認知症になった親が作成した遺言書は有効なのか?
親(被相続人)が認知症になると、相続時に親族間の争いが発生する可能性があります。認知症の被相続人が書いた遺言書は有効なのか?認知症がどの程度までなら遺言書は有効か? など不安に思われる方は少なくありません。
本記事では、どの程度の認知症の人が書いた遺言書なら有効なのか等を詳しく解説していきます。
認知症の親が書いた遺言書は有効か無効か?
認知症だからといって、必ずしも遺言能力がないとはいえず、直ちに遺言書が無効になるわけではありません。
遺言書が有効か否かは、遺言者において遺言書の作成時に遺言能力があることが必要です(民法963条)
遺言能力とは?
遺言能力とは、遺言者が遺言事項を具体的に決定し、その遺言によって自分が死んだ後にどのような結果をもたらすのかを理解できる能力のことをいいます。
遺言者が満15歳以上で遺言の内容を理解し、その遺言によって自分の死後にどのような結果をもたらすのかを理解できていれば、遺言能力があると判断されます。
逆に、遺言者に遺言能力がないと判断されると、たとえ民法で定められた方式で作成された遺言書であっても、法的に無効になってしまいます。
遺言能力の有無の判断基準
認知症の人が書いた遺言能力の有効性の判断基準は、主に、次の3点の事情を総合的に考慮して判断されることになります。

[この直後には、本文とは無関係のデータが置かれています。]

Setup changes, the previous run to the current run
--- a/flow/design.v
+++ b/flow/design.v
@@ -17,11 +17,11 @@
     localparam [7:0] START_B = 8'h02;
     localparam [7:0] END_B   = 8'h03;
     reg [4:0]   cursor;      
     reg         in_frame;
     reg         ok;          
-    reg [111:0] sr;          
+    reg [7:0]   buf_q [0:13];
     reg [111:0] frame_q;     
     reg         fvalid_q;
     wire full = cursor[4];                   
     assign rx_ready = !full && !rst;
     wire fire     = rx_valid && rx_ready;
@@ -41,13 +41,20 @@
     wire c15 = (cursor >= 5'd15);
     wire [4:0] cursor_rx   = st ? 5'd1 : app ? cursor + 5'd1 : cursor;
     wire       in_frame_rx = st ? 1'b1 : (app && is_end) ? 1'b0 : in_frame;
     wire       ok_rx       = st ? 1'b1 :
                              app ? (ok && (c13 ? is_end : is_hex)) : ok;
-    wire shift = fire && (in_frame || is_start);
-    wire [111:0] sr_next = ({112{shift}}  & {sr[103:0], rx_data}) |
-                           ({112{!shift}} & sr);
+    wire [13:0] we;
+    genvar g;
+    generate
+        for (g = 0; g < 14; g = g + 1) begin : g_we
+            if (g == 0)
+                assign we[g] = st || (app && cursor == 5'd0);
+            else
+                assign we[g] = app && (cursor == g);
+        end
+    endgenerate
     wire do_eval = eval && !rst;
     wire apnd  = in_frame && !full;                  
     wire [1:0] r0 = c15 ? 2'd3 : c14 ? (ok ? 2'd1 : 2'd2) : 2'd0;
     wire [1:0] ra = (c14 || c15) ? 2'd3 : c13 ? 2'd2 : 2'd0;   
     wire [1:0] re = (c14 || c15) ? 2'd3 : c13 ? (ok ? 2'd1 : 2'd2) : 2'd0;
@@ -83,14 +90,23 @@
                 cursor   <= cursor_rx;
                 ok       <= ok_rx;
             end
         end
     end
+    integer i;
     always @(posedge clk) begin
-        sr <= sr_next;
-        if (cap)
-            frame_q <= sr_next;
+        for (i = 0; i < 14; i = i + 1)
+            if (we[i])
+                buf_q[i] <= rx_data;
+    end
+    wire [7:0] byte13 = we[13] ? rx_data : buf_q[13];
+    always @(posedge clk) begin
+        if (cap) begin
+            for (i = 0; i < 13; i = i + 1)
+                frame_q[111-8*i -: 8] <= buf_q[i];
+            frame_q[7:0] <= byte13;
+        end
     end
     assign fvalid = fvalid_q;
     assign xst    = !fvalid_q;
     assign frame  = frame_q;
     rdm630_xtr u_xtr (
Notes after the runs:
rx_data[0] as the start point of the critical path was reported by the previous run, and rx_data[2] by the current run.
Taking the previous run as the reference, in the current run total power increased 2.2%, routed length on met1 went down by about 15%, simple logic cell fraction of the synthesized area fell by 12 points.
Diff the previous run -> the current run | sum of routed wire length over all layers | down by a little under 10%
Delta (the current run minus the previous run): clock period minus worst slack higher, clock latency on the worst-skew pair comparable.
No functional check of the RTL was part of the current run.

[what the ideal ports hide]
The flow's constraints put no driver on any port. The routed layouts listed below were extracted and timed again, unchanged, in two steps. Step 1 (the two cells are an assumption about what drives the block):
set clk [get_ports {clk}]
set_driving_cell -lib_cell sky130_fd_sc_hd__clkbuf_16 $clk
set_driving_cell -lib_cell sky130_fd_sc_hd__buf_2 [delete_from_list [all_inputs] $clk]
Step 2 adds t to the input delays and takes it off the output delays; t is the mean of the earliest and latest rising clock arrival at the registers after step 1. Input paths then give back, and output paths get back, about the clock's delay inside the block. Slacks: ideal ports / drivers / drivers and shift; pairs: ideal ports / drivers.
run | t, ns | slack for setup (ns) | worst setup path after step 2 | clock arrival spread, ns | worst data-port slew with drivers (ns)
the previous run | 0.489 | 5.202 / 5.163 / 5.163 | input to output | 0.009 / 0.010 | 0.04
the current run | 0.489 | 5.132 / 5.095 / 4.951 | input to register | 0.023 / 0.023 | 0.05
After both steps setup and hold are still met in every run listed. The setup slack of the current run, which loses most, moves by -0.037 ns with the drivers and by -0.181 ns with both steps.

・遺言時における遺言者の精神上の障害の有無・内容・程度
・遺言書の内容の複雑性
・遺言をするに至った経緯等
遺言時における遺言者の精神上の障害の有無・内容・程度
遺言能力の判断においては、遺言作成時の遺言者の心身状態が重要な事情となります。
遺言能力の有無については、以下のような医師が客観的に診断した資料が参考とされます。
・医師の診断書
・長谷川式認知スケール
・要介護認定の資料
遺言書の内容の複雑性
遺言能力の判断にあたっては、遺言の内容や効果を遺言者が理解していたかどうかもポイントになります。そのため、単純な内容であればあるほど、遺言能力があったと認められやすくなります。
遺言をするに至った経緯等
遺言者が遺言をしようと考えた理由がどのようなもので、その理由自体に一定の合理性があり、かつ、実際に作成された遺言の内容と作成理由がマッチしていれば、遺言作成に至った経緯に合理性があることになり、遺言能力が認められやすくなります。
遺言能力なしと判定されないための対処法
公正証書遺言で作成する
公正証書遺言は、作成時には公証人と証人2名が立会いのもと直接遺言者の言動を確認する段取りになっていますので、作成時点で遺言者の判断能力があったと判断される可能性が高い点が、認知症患者の遺言書作成に適していると言えるでしょう。
医師の診断を受けておく
遺言書作成と近い時期に、医師の診察を受けて、認知症ではないこと、あるいは認知症であるとしても軽度であることを記録に残しておくことが効果的です。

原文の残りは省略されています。